Problem requirements:
Search the entries below for the word "stage" and copy each line that has it.

(Collected data)
******************************

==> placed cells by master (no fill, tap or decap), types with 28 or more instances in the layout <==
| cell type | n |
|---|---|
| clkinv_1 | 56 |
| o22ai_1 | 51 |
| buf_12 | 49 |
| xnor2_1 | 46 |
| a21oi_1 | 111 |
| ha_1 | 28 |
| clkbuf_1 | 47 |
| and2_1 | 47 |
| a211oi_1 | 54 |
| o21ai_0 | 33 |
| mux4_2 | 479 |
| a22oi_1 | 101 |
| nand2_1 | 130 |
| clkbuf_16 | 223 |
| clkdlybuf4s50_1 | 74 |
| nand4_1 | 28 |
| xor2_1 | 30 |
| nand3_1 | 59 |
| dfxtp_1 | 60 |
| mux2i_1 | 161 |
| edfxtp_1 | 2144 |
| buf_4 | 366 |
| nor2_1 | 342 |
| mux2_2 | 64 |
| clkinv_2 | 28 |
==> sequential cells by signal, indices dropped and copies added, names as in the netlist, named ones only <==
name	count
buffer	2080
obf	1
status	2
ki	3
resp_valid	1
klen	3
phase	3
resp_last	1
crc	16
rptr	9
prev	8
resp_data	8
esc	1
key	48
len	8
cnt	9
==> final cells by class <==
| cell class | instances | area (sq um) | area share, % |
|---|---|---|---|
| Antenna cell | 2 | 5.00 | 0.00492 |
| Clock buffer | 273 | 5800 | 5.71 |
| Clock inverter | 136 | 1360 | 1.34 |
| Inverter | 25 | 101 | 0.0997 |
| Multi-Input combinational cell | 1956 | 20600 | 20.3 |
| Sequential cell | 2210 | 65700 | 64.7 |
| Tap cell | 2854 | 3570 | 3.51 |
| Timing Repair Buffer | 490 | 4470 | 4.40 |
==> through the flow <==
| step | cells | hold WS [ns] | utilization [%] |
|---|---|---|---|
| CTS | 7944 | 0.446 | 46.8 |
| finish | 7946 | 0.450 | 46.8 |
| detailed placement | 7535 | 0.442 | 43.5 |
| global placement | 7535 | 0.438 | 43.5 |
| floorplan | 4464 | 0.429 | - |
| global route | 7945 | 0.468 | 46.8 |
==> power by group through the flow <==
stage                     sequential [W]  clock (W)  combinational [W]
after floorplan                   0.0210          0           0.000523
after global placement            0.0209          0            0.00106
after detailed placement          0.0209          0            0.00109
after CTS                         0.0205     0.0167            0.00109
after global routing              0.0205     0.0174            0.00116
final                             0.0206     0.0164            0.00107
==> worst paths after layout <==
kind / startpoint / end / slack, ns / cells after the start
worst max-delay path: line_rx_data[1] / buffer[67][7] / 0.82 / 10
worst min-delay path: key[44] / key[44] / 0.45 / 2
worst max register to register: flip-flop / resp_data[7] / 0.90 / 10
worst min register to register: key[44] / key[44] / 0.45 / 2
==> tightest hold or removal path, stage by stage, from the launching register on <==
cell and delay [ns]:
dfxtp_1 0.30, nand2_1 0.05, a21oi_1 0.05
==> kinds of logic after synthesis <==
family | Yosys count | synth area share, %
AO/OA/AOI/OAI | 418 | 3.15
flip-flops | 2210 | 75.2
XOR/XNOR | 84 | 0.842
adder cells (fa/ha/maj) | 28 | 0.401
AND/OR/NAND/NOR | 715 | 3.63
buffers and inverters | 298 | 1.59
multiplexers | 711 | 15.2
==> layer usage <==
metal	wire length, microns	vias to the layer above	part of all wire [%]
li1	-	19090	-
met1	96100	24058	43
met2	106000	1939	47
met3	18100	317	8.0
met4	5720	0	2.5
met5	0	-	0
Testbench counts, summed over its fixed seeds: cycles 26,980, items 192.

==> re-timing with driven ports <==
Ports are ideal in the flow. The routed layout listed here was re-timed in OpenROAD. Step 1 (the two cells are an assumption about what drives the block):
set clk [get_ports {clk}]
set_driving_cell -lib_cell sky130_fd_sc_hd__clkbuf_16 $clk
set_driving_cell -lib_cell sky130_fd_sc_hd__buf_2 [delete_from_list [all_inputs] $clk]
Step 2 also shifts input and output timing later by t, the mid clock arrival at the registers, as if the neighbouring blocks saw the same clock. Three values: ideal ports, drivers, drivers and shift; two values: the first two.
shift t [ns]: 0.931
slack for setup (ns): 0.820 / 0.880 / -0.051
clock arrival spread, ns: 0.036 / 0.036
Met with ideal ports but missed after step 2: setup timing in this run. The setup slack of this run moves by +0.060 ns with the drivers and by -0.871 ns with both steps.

******************************

Result of this task:
stage                     sequential [W]  clock (W)  combinational [W]
==> tightest hold or removal path, stage by stage, from the launching register on <==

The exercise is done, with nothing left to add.